In this paper, the semi-discretization method based on the improved Runge-Kutta method (IRKM-SDM) is used to predict the milling stability. The aluminum alloy thin-walled parts are taken as the research object. The modal parameters of the tool and the workpiece are obtained through modal analysis. After coupling the parameters of the workpiece and the cutter, the chatter stability lobe diagram is obtained, which is verified by milling experiments. According to theoretical analysis, simulation, and experimental results, the conclusions are as follows:

  1. (1)

    The modal parameters of each position of the thin-walled part are different. The modal parameters obtained from different measuring points of the workpiece are averaged in the x direction, and the obtained average of the x direction is fitted in the y direction by a quadratic polynomial to obtain the modal parameters of each position of the workpiece in the y direction.

  2. (2)

    Chatter is prone to occur when machining thin-walled parts. As the radial depth of cut increases, the critical axial depth of cut gradually decreases.
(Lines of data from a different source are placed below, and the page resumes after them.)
[config.mk]
export PLATFORM = sky130hd
export DESIGN_NAME = pipelineCpu
export DESIGN_NICKNAME = d
export VERILOG_FILES = /design/src/common/isaPkg.sv /design/src/common/pipePkg.sv /design/src/verilog/fetchUnit.sv /design/src/decode/instrDecoder.sv /design/src/verilog/regFile.sv /design/src/execute/aluExecute.sv /design/src/verilog/resultWriteback.sv /design/src/verilog/pipelineCpu.sv
export SDC_FILE = /design/constraint.sdc
export NUM_CORES = 1
export LEC_CHECK = 0
export ABC_CLOCK_PERIOD_IN_PS = 5570
export BUFFER_PORTS_ARGS = -buffer_cell sky130_fd_sc_hd__buf_2
export CAP_MARGIN = 20
export CORE_MARGIN = 10
export CORE_UTILIZATION = 45
export CTS_BUF_LIST = sky130_fd_sc_hd__clkbuf_4 sky130_fd_sc_hd__clkbuf_8
export DETAILED_ROUTE_END_ITERATION = 10
export PLACE_DENSITY_LB_ADDON = 0.12
export SYNTH_ARGS = -nofsm -noshare
export SYNTH_HDL_FRONTEND = slang
export SYNTH_SLANG_ARGS = --single-unit
[constraint.sdc]
create_clock -name Clock -period 5.57 [get_ports Clock]
set_input_delay 1.114 -clock Clock [delete_from_list [all_inputs] [get_ports Clock]]
set_output_delay 1.114 -clock Clock [all_outputs]
set_load 0.02 [all_outputs]
[src/common/isaPkg.sv]
//////////////////////////////////////////////////////////////////////
// ISA definitions for the 16-bit pipelined processor: widths,
// instruction field positions and opcode values
//////////////////////////////////////////////////////////////////////
`default_nettype none

package isaPkg;

    localparam int wordWidth = 16;  // data and instruction width
    localparam int numRegs = 8;
    localparam int regBits = $clog2(numRegs);
    localparam int opcodeBits = 3;
    localparam int immBits = 9;

    // word layout is  III M XXX DDDDDDDDD  or  III M XXX 000000 YYY
    localparam int opcodeLsb = wordWidth - opcodeBits;  // bits 15..13
    localparam int immFlagBit = opcodeLsb - 1;  // M
    localparam int rxLsb = immFlagBit - regBits;  // bits 11..9
    localparam int ryLsb = 0;  // bits 2..0

    localparam logic [opcodeBits-1:0] opMv = 3'b000;
    localparam logic [opcodeBits-1:0] opMvtB = 3'b001;  // mvt when M set, bnz otherwise
    localparam logic [opcodeBits-1:0] opAdd = 3'b010;
    localparam logic [opcodeBits-1:0] opSub = 3'b011;
    localparam logic [opcodeBits-1:0] opLd = 3'b100;
    localparam logic [opcodeBits-1:0] opSt = 3'b101;
    localparam logic [opcodeBits-1:0] opAnd = 3'b110;
    localparam logic [opcodeBits-1:0] opOther = 3'b111;  // runs as a nop

endpackage

`default_nettype wire

[src/common/pipePkg.sv]
//////////////////////////////////////////////////////////////////////
// Pipeline-internal encodings: ALU operation and result source
//////////////////////////////////////////////////////////////////////
`default_nettype none

package pipePkg;

    typedef enum logic [2:0] {
        aluPassB,
        aluAdd,
        aluSub,
        aluAnd,
        aluUpperByte  // low byte of B moved to the upper byte
    } aluOpT;

    // where the value written back to rX comes from
    typedef enum logic [1:0] {
        srcAlu,
        srcMemory,
        srcNone  // no register write
    } resultSrcT;

endpackage

`default_nettype wire

[src/verilog/fetchUnit.sv]
//////////////////////////////////////////////////////////////////////
// Fetch stage: program counter, instruction address and fetch register
//////////////////////////////////////////////////////////////////////
`default_nettype none

module fetchUnit (
    input  wire                           Clock,
    input  wire                           Reset,
    input  wire                           hold,
    input  wire                           loadUseStall,
    input  wire                           branchTaken,
    input  wire [isaPkg::wordWidth-1:0]   branchTarget,
    input  wire [isaPkg::wordWidth-1:0]   InstrIn,
    output logic [isaPkg::wordWidth-1:0]  InstrAddr,
    output logic [isaPkg::wordWidth-1:0]  instrWord,
    output logic [isaPkg::wordWidth-1:0]  instrPc,
    output logic                          fetchValid
);
    import isaPkg::*;

    logic [wordWidth-1:0] heldWord;  // word in decode kept while the ROM moves on
    logic heldValid;
    logic advance;

    assign advance = !hold && !loadUseStall;
    assign instrWord = heldValid ? heldWord : InstrIn;

    // InstrAddr is the PC; the ROM answers one cycle later
    always_ff @(posedge Clock or posedge Reset) begin
        if (Reset) begin
            InstrAddr <= '0;
            instrPc <= '0;
            fetchValid <= 1'b0;
            heldValid <= 1'b0;
        end else if (branchTaken && !hold) begin
            InstrAddr <= branchTarget;
            fetchValid <= 1'b0;  // squash the word already on its way
            heldValid <= 1'b0;
        end else if (advance) begin
            InstrAddr <= InstrAddr + 1'b1;
            instrPc <= InstrAddr;
            fetchValid <= 1'b1;
            heldValid <= 1'b0;
        end else begin
            heldValid <= 1'b1;
        end
    end

    always_ff @(posedge Clock) begin
        if (!heldValid)
            heldWord <= InstrIn;  // frozen from the first stalled cycle on
    end

endmodule

`default_nettype wire

[src/decode/instrDecoder.sv]
//////////////////////////////////////////////////////////////////////
// Decode stage: instruction fields, control, operand read and
// load-use hazard detection
//////////////////////////////////////////////////////////////////////
`default_nettype none

module instrDecoder (
    input  wire [isaPkg::wordWidth-1:0]   instrWord,
    input  wire [isaPkg::wordWidth-1:0]   instrPc,
    input  wire                           fetchValid,
    input  wire                           exMemRead,
    input  wire [isaPkg::regBits-1:0]     exDestReg,
    input  wire [isaPkg::wordWidth-1:0]   readDataA,
    input  wire [isaPkg::wordWidth-1:0]   readDataB,
    output logic [isaPkg::regBits-1:0]    readRegA,
    output logic [isaPkg::regBits-1:0]    readRegB,
    output pipePkg::aluOpT                aluOp,
    output pipePkg::resultSrcT            resultSrc,
    output logic                          memRead,
    output logic                          memWrite,
    output logic                          writeEnable,
    output logic [isaPkg::regBits-1:0]    destReg,
    output logic [isaPkg::regBits-1:0]    srcRegA,
    output logic [isaPkg::regBits-1:0]    srcRegB,
    output logic [isaPkg::wordWidth-1:0]  operandA,
    output logic [isaPkg::wordWidth-1:0]  operandB,
    output logic                          useImm,
    output logic [isaPkg::wordWidth-1:0]  imm,
    output logic                          isBranch,
    output logic [isaPkg::wordWidth-1:0]  decPc,
    output logic                          loadUseStall
);
    import isaPkg::*;
    import pipePkg::*;

    logic [opcodeBits-1:0] opcode;
    logic immFlag;
    logic [immBits-1:0] immField;
    logic usesA;  // rX is read as a source
    logic usesB;  // rY is read as a source

    assign opcode = instrWord[opcodeLsb +: opcodeBits];
    assign immFlag = instrWord[immFlagBit];
    assign immField = instrWord[immBits-1:0];
    assign srcRegA = instrWord[rxLsb +: regBits];
    assign srcRegB = instrWord[ryLsb +: regBits];
    assign destReg = srcRegA;
    assign readRegA = srcRegA;
    assign readRegB = srcRegB;
    assign operandA = readDataA;
    assign operandB = readDataB;
    assign decPc = instrPc;

    always_comb begin
        aluOp = aluPassB;
        resultSrc = fetchValid ? srcAlu : srcNone;
        memRead = 1'b0;
        memWrite = 1'b0;
        isBranch = 1'b0;
        useImm = immFlag;
        usesA = 1'b0;
        usesB = !immFlag;
        imm = {{(wordWidth-immBits){1'b0}}, immField};
        case (opcode)
            opMv: aluOp = aluPassB;
            opMvtB: begin
                if (immFlag) begin
                    aluOp = aluUpperByte;
                end else begin
                    // bnz: offset is signed, target built in execute
                    imm = {{(wordWidth-immBits){immField[immBits-1]}}, immField};
                    resultSrc = srcNone;
                    isBranch = fetchValid;
                    usesA = 1'b1;
                    usesB = 1'b0;
                end
            end
            opAdd: begin
                aluOp = aluAdd;
                usesA = 1'b1;
            end
            opSub: begin
                aluOp = aluSub;
                usesA = 1'b1;
            end
            opAnd: begin
                aluOp = aluAnd;
                usesA = 1'b1;
            end
            opLd: begin
                resultSrc = fetchValid ? srcMemory : srcNone;
                memRead = fetchValid;
                useImm = 1'b0;  // address always comes from rY
                usesB = 1'b1;
            end
            opSt: begin
                resultSrc = srcNone;
                memWrite = fetchValid;
                useImm = 1'b0;
                usesA = 1'b1;
                usesB = 1'b1;
            end
            opOther: begin
                resultSrc = srcNone;
                usesB = 1'b0;
            end
        endcase
    end

    assign writeEnable = resultSrc != srcNone;

    // the load now in execute delivers its data too late for this one
    assign loadUseStall = fetchValid && exMemRead &&
        ((usesA && exDestReg == srcRegA) || (usesB && exDestReg == srcRegB));

endmodule

`default_nettype wire

[src/verilog/regFile.sv]
//////////////////////////////////////////////////////////////////////
// Register file: eight words, two read ports, one write port
//////////////////////////////////////////////////////////////////////
`default_nettype none

module regFile (
    input  wire                           Clock,
    input  wire                           Reset,
    input  wire [isaPkg::regBits-1:0]     readRegA,
    input  wire [isaPkg::regBits-1:0]     readRegB,
    input  wire                           wbEnable,
    input  wire [isaPkg::regBits-1:0]     wbReg,
    input  wire [isaPkg::wordWidth-1:0]   wbData,
    output logic [isaPkg::wordWidth-1:0]  readDataA,
    output logic [isaPkg::wordWidth-1:0]  readDataB
);
    import isaPkg::*;

    logic [wordWidth-1:0] regs [numRegs];

    always_ff @(posedge Clock or posedge Reset) begin
        if (Reset) begin
            for (int i = 0; i < numRegs; i++)
                regs[i] <= '0;
        end else if (wbEnable) begin
            regs[wbReg] <= wbData;
        end
    end

    // write-through so decode sees a value written in the same cycle
    assign readDataA = (wbEnable && wbReg == readRegA) ? wbData : regs[readRegA];
    assign readDataB = (wbEnable && wbReg == readRegB) ? wbData : regs[readRegB];

endmodule

`default_nettype wire

[src/execute/aluExecute.sv]
//////////////////////////////////////////////////////////////////////
// Execute stage: decode/execute register, forwarding, ALU and the
// bnz decision
//////////////////////////////////////////////////////////////////////
`default_nettype none

module aluExecute (
    input  wire                           Clock,
    input  wire                           Reset,
    input  wire                           hold,
    input  wire                           loadUseStall,
    input  wire pipePkg::aluOpT           aluOp,
    input  wire pipePkg::resultSrcT       resultSrc,
    input  wire                           memRead,
    input  wire                           memWrite,
    input  wire                           writeEnable,
    input  wire [isaPkg::regBits-1:0]     destReg,
    input  wire [isaPkg::regBits-1:0]     srcRegA,
    input  wire [isaPkg::regBits-1:0]     srcRegB,
    input  wire [isaPkg::wordWidth-1:0]   operandA,
    input  wire [isaPkg::wordWidth-1:0]   operandB,
    input  wire                           useImm,
    input  wire [isaPkg::wordWidth-1:0]   imm,
    input  wire                           isBranch,
    input  wire [isaPkg::wordWidth-1:0]   decPc,
    input  wire [isaPkg::wordWidth-1:0]   memResult,
    input  wire                           memWriteEnable,
    input  wire [isaPkg::regBits-1:0]     memDestReg,
    input  wire                           wbEnable,
    input  wire [isaPkg::regBits-1:0]     wbReg,
    input  wire [isaPkg::wordWidth-1:0]   wbData,
    output logic                          branchTaken,
    output logic [isaPkg::wordWidth-1:0]  branchTarget,
    output logic [isaPkg::wordWidth-1:0]  exResult,
    output logic [isaPkg::wordWidth-1:0]  exStoreData,
    output logic [isaPkg::wordWidth-1:0]  exAddr,
    output logic                          exMemRead,
    output logic                          exMemWrite,
    output logic                          exWriteEnable,
    output logic [isaPkg::regBits-1:0]    exDestReg,
    output pipePkg::resultSrcT            exResultSrc
);
    import isaPkg::*;
    import pipePkg::*;

    aluOpT exAluOp;
    logic exBranch;
    logic [regBits-1:0] exSrcA;
    logic [regBits-1:0] exSrcB;
    logic [wordWidth-1:0] exOpA;
    logic [wordWidth-1:0] exOpB;
    logic exUseImm;
    logic [wordWidth-1:0] exImm;
    logic [wordWidth-1:0] exPc;
    logic [wordWidth-1:0] valueA;
    logic [wordWidth-1:0] valueB;
    logic [wordWidth-1:0] aluB;
    logic bubble;

    // newest copy of a source, memory stage first
    function automatic logic [wordWidth-1:0] forwardValue(
        input logic [regBits-1:0] src,
        input logic [wordWidth-1:0] regValue
    );
        if (memWriteEnable && memDestReg == src)
            return memResult;
        if (wbEnable && wbReg == src)
            return wbData;
        return regValue;
    endfunction

    assign bubble = loadUseStall || branchTaken;

    always_ff @(posedge Clock or posedge Reset) begin
        if (Reset) begin
            exMemRead <= 1'b0;
            exMemWrite <= 1'b0;
            exWriteEnable <= 1'b0;
            exBranch <= 1'b0;
            exResultSrc <= srcNone;
        end else if (!hold) begin
            exMemRead <= memRead && !bubble;
            exMemWrite <= memWrite && !bubble;
            exWriteEnable <= writeEnable && !bubble;
            exBranch <= isBranch && !bubble;
            exResultSrc <= bubble ? srcNone : resultSrc;
        end
    end

    always_ff @(posedge Clock) begin
        if (!hold) begin
            exAluOp <= aluOp;
            exDestReg <= destReg;
            exSrcA <= srcRegA;
            exSrcB <= srcRegB;
            exOpA <= operandA;
            exOpB <= operandB;
            exUseImm <= useImm;
            exImm <= imm;
            exPc <= decPc;
        end
    end

    always_comb begin
        valueA = forwardValue(exSrcA, exOpA);
        valueB = forwardValue(exSrcB, exOpB);
        aluB = exUseImm ? exImm : valueB;
        case (exAluOp)
            aluAdd: exResult = valueA + aluB;
            aluSub: exResult = valueA - aluB;
            aluAnd: exResult = valueA & aluB;
            aluUpperByte: exResult = {aluB[wordWidth/2-1:0], {(wordWidth/2){1'b0}}};
            default: exResult = aluB;  // mv
        endcase
    end

    assign exStoreData = valueA;  // st writes rX
    assign exAddr = valueB;  // ld and st address from rY
    assign branchTaken = exBranch && (valueA != '0);
    assign branchTarget = exPc + 1'b1 + exImm;

endmodule

`default_nettype wire

[src/verilog/resultWriteback.sv]
//////////////////////////////////////////////////////////////////////
// Memory and writeback stages: data port, wait handling, result select
//////////////////////////////////////////////////////////////////////
`default_nettype none

module resultWriteback (
    input  wire                           Clock,
    input  wire                           Reset,
    input  wire                           Enable,
    input  wire                           DataWaitreq,
    input  wire [isaPkg::wordWidth-1:0]   DataIn,
    input  wire [isaPkg::wordWidth-1:0]   exResult,
    input  wire [isaPkg::wordWidth-1:0]   exStoreData,
    input  wire [isaPkg::wordWidth-1:0]   exAddr,
    input  wire                           exMemRead,
    input  wire                           exMemWrite,
    input  wire                           exWriteEnable,
    input  wire [isaPkg::regBits-1:0]     exDestReg,
    input  wire pipePkg::resultSrcT       exResultSrc,
    output logic [isaPkg::wordWidth-1:0]  DataAddr,
    output logic [isaPkg::wordWidth-1:0]  DataOut,
    output logic                          ReadData,
    output logic                          WriteData,
    output logic                          hold,
    output logic [isaPkg::wordWidth-1:0]  memResult,
    output logic                          memWriteEnable,
    output logic [isaPkg::regBits-1:0]    memDestReg,
    output logic                          wbEnable,
    output logic [isaPkg::regBits-1:0]    wbReg,
    output logic [isaPkg::wordWidth-1:0]  wbData
);
    import pipePkg::*;

    logic memRegWrite;  // memory stage instruction writes rX
    resultSrcT memSrc;

    // the whole pipeline waits on a pending access or while disabled
    assign hold = !Enable || (DataWaitreq && (ReadData || WriteData));

    // load data is not there yet, so a load is never forwarded from here
    assign memWriteEnable = memRegWrite && !ReadData;

    always_ff @(posedge Clock or posedge Reset) begin
        if (Reset) begin
            ReadData <= 1'b0;
            WriteData <= 1'b0;
            memRegWrite <= 1'b0;
            wbEnable <= 1'b0;
        end else if (!hold) begin
            ReadData <= exMemRead;
            WriteData <= exMemWrite;
            memRegWrite <= exWriteEnable;
            wbEnable <= memRegWrite;
        end
    end

    always_ff @(posedge Clock) begin
        if (!hold) begin
            DataAddr <= exAddr;
            DataOut <= exStoreData;
            memResult <= exResult;
            memDestReg <= exDestReg;
            memSrc <= exResultSrc;
            wbReg <= memDestReg;
            wbData <= (memSrc == srcMemory) ? DataIn : memResult;  // DataIn valid at this edge
        end
    end

endmodule

`default_nettype wire

[src/verilog/pipelineCpu.sv]
//////////////////////////////////////////////////////////////////////
// Five-stage 16-bit processor top level
//////////////////////////////////////////////////////////////////////
`default_nettype none

module pipelineCpu (
    input  wire                           Clock,
    input  wire                           Reset,
    input  wire                           Enable,
    input  wire [isaPkg::wordWidth-1:0]   InstrIn,
    input  wire [isaPkg::wordWidth-1:0]   DataIn,
    input  wire                           DataWaitreq,
    output logic [isaPkg::wordWidth-1:0]  InstrAddr,
    output logic [isaPkg::wordWidth-1:0]  DataAddr,
    output logic [isaPkg::wordWidth-1:0]  DataOut,
    output logic                          ReadData,
    output logic                          WriteData
);
    import isaPkg::*;
    import pipePkg::*;

    // stall, flush and hold
    logic hold;
    logic loadUseStall;
    logic branchTaken;
    logic [wordWidth-1:0] branchTarget;

    // fetch to decode
    logic [wordWidth-1:0] instrWord;
    logic [wordWidth-1:0] instrPc;
    logic fetchValid;

    // decode and register file
    logic [regBits-1:0] readRegA;
    logic [regBits-1:0] readRegB;
    logic [wordWidth-1:0] readDataA;
    logic [wordWidth-1:0] readDataB;
    aluOpT aluOp;
    resultSrcT resultSrc;
    logic memRead;
    logic memWrite;
    logic writeEnable;
    logic [regBits-1:0] destReg;
    logic [regBits-1:0] srcRegA;
    logic [regBits-1:0] srcRegB;
    logic [wordWidth-1:0] operandA;
    logic [wordWidth-1:0] operandB;
    logic useImm;
    logic [wordWidth-1:0] imm;
    logic isBranch;
    logic [wordWidth-1:0] decPc;

    // execute to memory
    logic [wordWidth-1:0] exResult;
    logic [wordWidth-1:0] exStoreData;
    logic [wordWidth-1:0] exAddr;
    logic exMemRead;
    logic exMemWrite;
    logic exWriteEnable;
    logic [regBits-1:0] exDestReg;
    resultSrcT exResultSrc;

    // forwarding and writeback
    logic [wordWidth-1:0] memResult;
    logic memWriteEnable;
    logic [regBits-1:0] memDestReg;
    logic wbEnable;
    logic [regBits-1:0] wbReg;
    logic [wordWidth-1:0] wbData;

    fetchUnit u_fetchUnit (.*);
    instrDecoder u_instrDecoder (.*);
    regFile u_regFile (.*);
    aluExecute u_aluExecute (.*);
    resultWriteback u_resultWriteback (.*);

endmodule

`default_nettype wire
Therefore, in order to ensure the stability during processing, it is necessary to control the axial depth of cut.

  3. (3)

    In the milling system, the lobe diagrams obtained by the modal parameters of the workpiece and the tool are different. Therefore, in order to ensure the accuracy of the lobe diagram, it is necessary to couple the modal parameters of the workpiece and the tool.

  4. (4)

    According to the results of simulation and experiment, compared with other methods, the simulation accuracy of the lobe diagram simulated by the IRKM-SDM is 80%, and the calculation time is only 26. 72032s. In comparison, the simulation accuracy of the traditional SDM is 76. 67%, and the calculation time is 174. 3309s; the simulation accuracy of the MFS (directional coefficient is 3) is 50%, and the calculation time is 374. 7030s. Therefore, considering the simulation accuracy and calculation speed comprehensively, in the processing of thin-walled parts, the IRKM-SDM has advantages over the ZOA, the MFS, and the traditional SDM.